The Borrmann classification is generally assigned based on macroscopic examination of the tumor, although some Borrmann type III tumors have a similar appearance and prognosis to Borrmann type IV tumors, which has led to the term “limited Borrmann type IV”. Previous studies have indicated that Borrmann type IV disease has a very poor prognosis.
In this study, the authors aim to evaluate the prognostic significance of LBVI combined with the Borrmann type in advanced proximal gastric cancer (APGC).
The clinicopathological and survival data of 440 patients with APGC who underwent curative surgery between 2005 and 2012 were retrospectively analyzed.

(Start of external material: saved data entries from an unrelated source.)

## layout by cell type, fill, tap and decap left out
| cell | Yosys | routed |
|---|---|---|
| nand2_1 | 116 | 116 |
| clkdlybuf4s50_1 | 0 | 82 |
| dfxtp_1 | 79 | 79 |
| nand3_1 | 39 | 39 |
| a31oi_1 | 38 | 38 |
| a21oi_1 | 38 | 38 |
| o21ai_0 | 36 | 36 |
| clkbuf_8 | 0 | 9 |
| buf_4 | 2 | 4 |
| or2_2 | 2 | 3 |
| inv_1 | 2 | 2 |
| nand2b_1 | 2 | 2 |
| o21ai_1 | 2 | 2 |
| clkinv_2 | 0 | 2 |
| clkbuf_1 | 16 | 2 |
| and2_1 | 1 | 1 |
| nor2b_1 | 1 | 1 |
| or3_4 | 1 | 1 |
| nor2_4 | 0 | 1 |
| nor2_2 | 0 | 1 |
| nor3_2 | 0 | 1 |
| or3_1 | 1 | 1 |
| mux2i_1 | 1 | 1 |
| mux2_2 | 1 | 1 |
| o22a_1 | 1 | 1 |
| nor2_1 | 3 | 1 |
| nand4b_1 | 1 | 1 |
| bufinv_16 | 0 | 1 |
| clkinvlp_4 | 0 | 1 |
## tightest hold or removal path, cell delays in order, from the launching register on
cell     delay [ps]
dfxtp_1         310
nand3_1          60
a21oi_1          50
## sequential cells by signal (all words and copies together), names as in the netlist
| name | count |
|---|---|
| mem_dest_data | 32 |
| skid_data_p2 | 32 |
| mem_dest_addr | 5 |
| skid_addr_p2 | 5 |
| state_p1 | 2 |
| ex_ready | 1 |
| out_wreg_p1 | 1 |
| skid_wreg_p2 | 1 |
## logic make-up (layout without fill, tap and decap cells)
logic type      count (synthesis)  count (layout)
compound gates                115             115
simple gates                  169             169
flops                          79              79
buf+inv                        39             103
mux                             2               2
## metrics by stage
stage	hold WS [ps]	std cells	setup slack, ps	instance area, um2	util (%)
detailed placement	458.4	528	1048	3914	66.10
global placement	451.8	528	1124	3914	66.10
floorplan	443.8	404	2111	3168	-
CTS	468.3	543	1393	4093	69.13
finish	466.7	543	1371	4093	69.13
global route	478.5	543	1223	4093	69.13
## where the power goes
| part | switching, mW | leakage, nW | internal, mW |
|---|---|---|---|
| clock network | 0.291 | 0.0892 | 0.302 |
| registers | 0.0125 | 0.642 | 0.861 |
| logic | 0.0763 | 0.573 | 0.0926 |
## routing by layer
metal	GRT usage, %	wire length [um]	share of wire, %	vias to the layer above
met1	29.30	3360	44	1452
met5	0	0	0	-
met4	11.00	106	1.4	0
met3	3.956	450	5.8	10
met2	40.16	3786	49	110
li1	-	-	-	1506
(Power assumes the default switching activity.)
## src/rtl/mem_stage.sv

```systemverilog
// MEM pipeline stage: issues load/store requests to the memory controller,
// completes LW cache hits in one cycle, and extends load data for writeback.
module mem_stage (
  input  logic        clk,
  input  logic        rst,
  input  logic        rdy,
  input  logic        ex_valid,
  input  logic [3:0]  ex_op,
  input  logic [4:0]  ex_rd,
  input  logic        ex_we,
  input  logic [31:0] ex_result,
  input  logic [31:0] ex_store_data,
  output logic [1:0]  rw_mem,
  output logic [31:0] addr_mem,
  output logic [31:0] data_mem,
  output logic [3:0]  quantity,
  input  logic [1:0]  status_mem,
  input  logic [31:0] data_from_ctrl,
  input  logic        dcache_hit,
  input  logic [31:0] dcache_val,
  output logic        stall_req,
  output logic        wb_valid,
  output logic        wb_we,
  output logic [4:0]  wb_rd,
  output logic [31:0] wb_data
);
  typedef enum logic [1:0] {IDLE, REQ, WAIT} state_t;

  state_t      r_state, w_state_nxt;
  logic [1:0]  r_rw_mem;
  logic [31:0] r_addr_mem, r_data_mem, r_wb_data, w_ext;
  logic [3:0]  r_quantity, w_qty;
  logic        r_wb_valid, r_wb_we;
  logic [4:0]  r_wb_rd;
  logic        w_is_load, w_is_store, w_lw_hit, w_issue, w_accept, w_done;

  assign w_is_load  = ex_valid && (ex_op >= 4'd1) && (ex_op <= 4'd5);
  assign w_is_store = ex_valid && (ex_op >= 4'd6) && (ex_op <= 4'd8);
  assign w_lw_hit   = ex_valid && (ex_op == 4'd3) && dcache_hit;

  always_comb begin
    case (ex_op)
      4'd1, 4'd4, 4'd6: w_qty = 4'd1;
      4'd2, 4'd5, 4'd7: w_qty = 4'd2;
      default:          w_qty = 4'd4;
    endcase
  end

  always_comb begin
    case (ex_op)
      4'd1:    w_ext = {{24{data_from_ctrl[7]}}, data_from_ctrl[7:0]};
      4'd2:    w_ext = {{16{data_from_ctrl[15]}}, data_from_ctrl[15:0]};
      4'd4:    w_ext = {24'd0, data_from_ctrl[7:0]};
      4'd5:    w_ext = {16'd0, data_from_ctrl[15:0]};
      default: w_ext = data_from_ctrl;
    endcase
  end

  always_ff @(posedge clk) begin
    if (rst)      r_state <= IDLE;
    else if (rdy) r_state <= w_state_nxt;
  end

  // A done seen in REQ (accept missed) completes exactly like one in WAIT.
  always_comb begin
    w_state_nxt = r_state;
    stall_req   = 1'b0;
    w_issue     = 1'b0;
    w_accept    = 1'b0;
    w_done      = 1'b0;
    case (r_state)
      IDLE: begin
        if ((w_is_load || w_is_store) && !w_lw_hit) begin
          stall_req   = 1'b1;
          w_issue     = 1'b1;
          w_state_nxt = REQ;
        end
      end
      REQ: begin
        if (status_mem == 2'd2) begin
          w_done      = 1'b1;
          w_state_nxt = IDLE;
        end else begin
          stall_req = 1'b1;
          if (status_mem == 2'd1) begin
            w_accept    = 1'b1;
            w_state_nxt = WAIT;
          end
        end
      end
      WAIT: begin
        if (status_mem == 2'd2) begin
          w_done      = 1'b1;
          w_state_nxt = IDLE;
        end else begin
          stall_req = 1'b1;
        end
      end
      default: w_state_nxt = IDLE;
    endcase
  end

  always_ff @(posedge clk) begin
    if (rst) begin
      r_rw_mem   <= 2'd0;
      r_addr_mem <= 32'd0;
      r_data_mem <= 32'd0;
      r_quantity <= 4'd0;
      r_wb_valid <= 1'b0;
      r_wb_we    <= 1'b0;
      r_wb_rd    <= 5'd0;
      r_wb_data  <= 32'd0;
    end else if (rdy) begin
      if (w_issue) begin
        r_rw_mem   <= w_is_load ? 2'd1 : 2'd2;
        r_addr_mem <= ex_result;
        r_data_mem <= ex_store_data;
        r_quantity <= w_qty;
        r_wb_valid <= 1'b0;
      end else if (w_done) begin
        // Drop the request so the controller does not re-issue it.
        r_rw_mem   <= 2'd0;
        r_wb_valid <= 1'b1;
        r_wb_rd    <= ex_rd;
        r_wb_we    <= w_is_load;
        r_wb_data  <= w_is_load ? w_ext : 32'd0;
      end else if (w_accept) begin
        r_rw_mem <= 2'd0;
      end else if (r_state == IDLE) begin
        r_wb_valid <= ex_valid;
        r_wb_rd    <= ex_rd;
        r_wb_we    <= w_lw_hit ? 1'b1 : ex_we;
        r_wb_data  <= w_lw_hit ? dcache_val : ex_result;
      end
    end
  end

  assign rw_mem   = r_rw_mem;
  assign addr_mem = r_addr_mem;
  assign data_mem = r_data_mem;
  assign quantity = r_quantity;
  assign wb_valid = r_wb_valid;
  assign wb_we    = r_wb_we;
  assign wb_rd    = r_wb_rd;
  assign wb_data  = r_wb_data;
endmodule

```
**src/rtl/uart_pkg.sv**
```systemverilog
// Shared UART definitions: FSM state encoding, bit-timing derivation and parity.
// Used by both uart_rx and uart_tx.
package uart_pkg;

  localparam int unsigned UART_DATA_W = 8;

  typedef enum logic [2:0] {
    ST_IDLE,
    ST_START,
    ST_DATA,
    ST_PARITY,
    ST_STOP
  } uart_state_e;

  function automatic int unsigned cycles_per_bit(input int unsigned clk_hz,
                                                 input int unsigned bit_rate);
    return clk_hz / bit_rate;
  endfunction

  function automatic int unsigned half_bit(input int unsigned cpb);
    return cpb / 2;
  endfunction

  // Even parity: the parity bit equals the XOR of the data bits.
  function automatic logic even_parity(input logic [UART_DATA_W-1:0] d);
    return ^d;
  endfunction

endpackage

```
**src/rtl/uart_rx_if.sv**
```systemverilog
// Consumer-side bus of the UART receiver. rx_parity_err exists only when
// UART_RX_PARITY_EN is defined.
interface uart_rx_if;
  import uart_pkg::*;

  logic                   rx_enable;
  logic                   rx_busy;
  logic [UART_DATA_W-1:0] rx_data;
  logic                   rx_valid;
  logic                   rx_frame_err;
`ifdef UART_RX_PARITY_EN
  logic                   rx_parity_err;
`endif

  modport master (
    input  rx_enable,
    output rx_busy,
    output rx_data,
    output rx_valid,
`ifdef UART_RX_PARITY_EN
    output rx_parity_err,
`endif
    output rx_frame_err
  );

  modport slave (
    output rx_enable,
    input  rx_busy,
    input  rx_data,
    input  rx_valid,
`ifdef UART_RX_PARITY_EN
    input  rx_parity_err,
`endif
    input  rx_frame_err
  );

endinterface

```
**src/rtl/uart_rx_sync.sv**
```systemverilog
// Two-flop synchronizer for an asynchronous input; both flops reset high so an
// idle-high line shows no edge when reset is released.
module uart_rx_sync (
  input  logic clk,
  input  logic resetn,
  input  logic d,
  output logic q
);

  logic meta_q, meta_d;
  logic sync_q, sync_d;

  always_comb begin
    meta_d = d;
    sync_d = meta_q;
  end

  always_ff @(posedge clk or negedge resetn) begin
    if (!resetn) begin
      meta_q <= 1'b1;
      sync_q <= 1'b1;
    end else begin
      meta_q <= meta_d;
      sync_q <= sync_d;
    end
  end

  assign q = sync_q;

endmodule

```
**src/rtl/uart_rx.sv**
```systemverilog
// UART receiver: recovers 8N1 frames from uart_rxd onto a parallel byte bus with
// single-cycle valid/error pulses. Define UART_RX_PARITY_EN for 8E1 framing.
module uart_rx
  import uart_pkg::*;
#(
  parameter int unsigned BIT_RATE = 9600,
  parameter int unsigned CLK_HZ   = 100000000
) (
  input  logic      clk,
  input  logic      resetn,
  input  logic      uart_rxd,
  uart_rx_if.master rx
);

  localparam int unsigned CYCLES_PER_BIT = cycles_per_bit(CLK_HZ, BIT_RATE);
  localparam int unsigned HALF_BIT       = half_bit(CYCLES_PER_BIT);
  localparam logic [15:0] CNT_BIT_END    = 16'(CYCLES_PER_BIT - 1);
  localparam logic [15:0] CNT_HALF_END   = 16'(HALF_BIT - 1);

  if (CYCLES_PER_BIT < 4 || CYCLES_PER_BIT > 65535) begin : g_bad_rate
    $error("uart_rx: CLK_HZ/BIT_RATE must lie in 4..65535");
  end

  logic rxd_s;
  logic rxd_q, rxd_d;

  uart_state_e            state_q, state_d;
  logic [15:0]            cnt_q, cnt_d;
  logic [2:0]             bit_idx_q, bit_idx_d;
  logic [UART_DATA_W-1:0] shift_q, shift_d;
  logic [UART_DATA_W-1:0] data_q, data_d;
  logic                   valid_q, valid_d;
  logic                   ferr_q, ferr_d;
`ifdef UART_RX_PARITY_EN
  logic                   par_bad_q, par_bad_d;
  logic                   perr_q, perr_d;
`endif

  uart_rx_sync u_sync (
    .clk    (clk),
    .resetn (resetn),
    .d      (uart_rxd),
    .q      (rxd_s)
  );

  always_comb begin
    rxd_d     = rxd_s;
    state_d   = state_q;
    cnt_d     = cnt_q + 16'd1;
    bit_idx_d = bit_idx_q;
    shift_d   = shift_q;
    data_d    = data_q;
    valid_d   = 1'b0;
    ferr_d    = 1'b0;
`ifdef UART_RX_PARITY_EN
    par_bad_d = par_bad_q;
    perr_d    = 1'b0;
`endif

    case (state_q)
      ST_IDLE: begin
        bit_idx_d = '0;
        if (rxd_q && !rxd_s) state_d = ST_START;
      end
      ST_START: begin
        // A line back high at mid-start-bit was a glitch, not a frame.
        if (cnt_q == CNT_HALF_END) state_d = rxd_s ? ST_IDLE : ST_DATA;
      end
      ST_DATA: begin
        if (cnt_q == CNT_BIT_END) begin
          cnt_d     = '0;
          shift_d   = {rxd_s, shift_q[UART_DATA_W-1:1]};
          bit_idx_d = bit_idx_q + 3'd1;
`ifdef UART_RX_PARITY_EN
          if (bit_idx_q == 3'd7) state_d = ST_PARITY;
`else
          if (bit_idx_q == 3'd7) state_d = ST_STOP;
`endif
        end
      end
`ifdef UART_RX_PARITY_EN
      ST_PARITY: begin
        if (cnt_q == CNT_BIT_END) begin
          par_bad_d = (rxd_s != even_parity(shift_q));
          state_d   = ST_STOP;
        end
      end
`endif
      ST_STOP: begin
        // Leaving at mid-stop-bit lets a back-to-back start edge be caught.
        if (cnt_q == CNT_BIT_END) begin
          state_d = ST_IDLE;
          if (!rxd_s) begin
            ferr_d = 1'b1;
`ifdef UART_RX_PARITY_EN
          end else if (par_bad_q) begin
            perr_d = 1'b1;
`endif
          end else begin
            valid_d = 1'b1;
            data_d  = shift_q;
          end
        end
      end
      default: state_d = ST_IDLE;
    endcase

    if (state_d != state_q || state_q == ST_IDLE) cnt_d = '0;

    if (!rx.rx_enable) begin
      state_d = ST_IDLE;
      cnt_d   = '0;
      data_d  = data_q;
      valid_d = 1'b0;
      ferr_d  = 1'b0;
`ifdef UART_RX_PARITY_EN
      perr_d  = 1'b0;
`endif
    end
  end

  always_ff @(posedge clk or negedge resetn) begin
    if (!resetn) begin
      rxd_q     <= 1'b1;
      state_q   <= ST_IDLE;
      cnt_q     <= '0;
      bit_idx_q <= '0;
      shift_q   <= '0;
      data_q    <= '0;
      valid_q   <= 1'b0;
      ferr_q    <= 1'b0;
`ifdef UART_RX_PARITY_EN
      par_bad_q <= 1'b0;
      perr_q    <= 1'b0;
`endif
    end else begin
      rxd_q     <= rxd_d;
      state_q   <= state_d;
      cnt_q     <= cnt_d;
      bit_idx_q <= bit_idx_d;
      shift_q   <= shift_d;
      data_q    <= data_d;
      valid_q   <= valid_d;
      ferr_q    <= ferr_d;
`ifdef UART_RX_PARITY_EN
      par_bad_q <= par_bad_d;
      perr_q    <= perr_d;
`endif
    end
  end

  assign rx.rx_busy      = (state_q != ST_IDLE);
  assign rx.rx_data      = data_q;
  assign rx.rx_valid     = valid_q;
  assign rx.rx_frame_err = ferr_q;
`ifdef UART_RX_PARITY_EN
  assign rx.rx_parity_err = perr_q;
`endif

endmodule

```
**src/flat_wrapper.sv**
```systemverilog
// flat-port wrapper written by rule: the top's interface ports become plain ports
module uart_rx_flat import uart_pkg::*;
#(
  parameter int unsigned BIT_RATE = 9600,
  parameter int unsigned CLK_HZ   = 100000000
)
  (clk, resetn, uart_rxd, rx_rx_enable, rx_rx_busy, rx_rx_data, rx_rx_valid, rx_rx_frame_err);
  uart_rx_if rx_i ();
  input  logic clk;
  input  logic resetn;
  input  logic uart_rxd;
  input wire logic [$bits(rx_i.rx_enable)-1:0] rx_rx_enable;
  output wire logic [$bits(rx_i.rx_busy)-1:0] rx_rx_busy;
  output wire logic [$bits(rx_i.rx_data)-1:0] rx_rx_data;
  output wire logic [$bits(rx_i.rx_valid)-1:0] rx_rx_valid;
  output wire logic [$bits(rx_i.rx_frame_err)-1:0] rx_rx_frame_err;
  assign rx_i.rx_enable = rx_rx_enable;
  assign rx_rx_busy = rx_i.rx_busy;
  assign rx_rx_data = rx_i.rx_data;
  assign rx_rx_valid = rx_i.rx_valid;
  assign rx_rx_frame_err = rx_i.rx_frame_err;
  uart_rx #(.BIT_RATE(BIT_RATE), .CLK_HZ(CLK_HZ)) u_core (.clk(clk), .resetn(resetn), .uart_rxd(uart_rxd), .rx(rx_i));
endmodule
```
<file path="config.mk">
export PLATFORM = sky130hd
export DESIGN_NAME = fifo_flat
export DESIGN_NICKNAME = d
export VERILOG_FILES = /design/src/rtl/fifo_if.sv /design/src/rtl/fifo.sv /design/src/flat_wrapper.sv
export SDC_FILE = /design/constraint.sdc
export NUM_CORES = 1
export LEC_CHECK = 0
export CAP_MARGIN = 10
export CELL_PAD_IN_SITES_DETAIL_PLACEMENT = 1
export CELL_PAD_IN_SITES_GLOBAL_PLACEMENT = 1
export CORE_ASPECT_RATIO = 0.6
export CORE_MARGIN = 2
export CORE_UTILIZATION = 37
export DETAILED_ROUTE_END_ITERATION = 7
export PLACE_DENSITY_LB_ADDON = 0.15
export SLEW_MARGIN = 20
export SYNTH_ARGS = -nofsm -noshare
export SYNTH_HDL_FRONTEND = slang
export SYNTH_SLANG_ARGS = --single-unit
</file>
<file path="constraint.sdc">
create_clock -name clk -period 5.5 [get_ports clk]
set_input_delay 1.1 -clock clk [delete_from_list [all_inputs] [get_ports clk]]
set_output_delay 1.1 -clock clk [all_outputs]
set_load 0.02 [all_outputs]
</file>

In these 440 patients, LBVI+ status was associated with Borrmann type IV, low histological grade, large tumor size, and advanced pT and pN status. The 5-year survival rate of LBVI+ patients was significantly lower than that of LBVI– patients, although LBVI was not an independent prognostic factor in the multivariate analysis. No significant difference in the prognosis of patients with Borrmann type III/LBVI+ disease and patients with Borrmann type IV disease was observed. Therefore, we proposed a revised Borrmann type IV (r-Bor IV) as Borrmann type III plus LBVI+, and found that r-Bor IV was associated with poor prognosis in patients with APGC, which outweighed the prognostic significance of pT status.
LBVI status may help clarify the difference between Borrmann type III and IV tumors. Based on our revised classification, we suggest that patients with (r-Bor IV APGC should be treated the same as patients with standard Borrmann type IV APGC.
In patients with pT3 and pT4a APGC, r-Bor IV could be used to guide prognostication and follow-up treatment.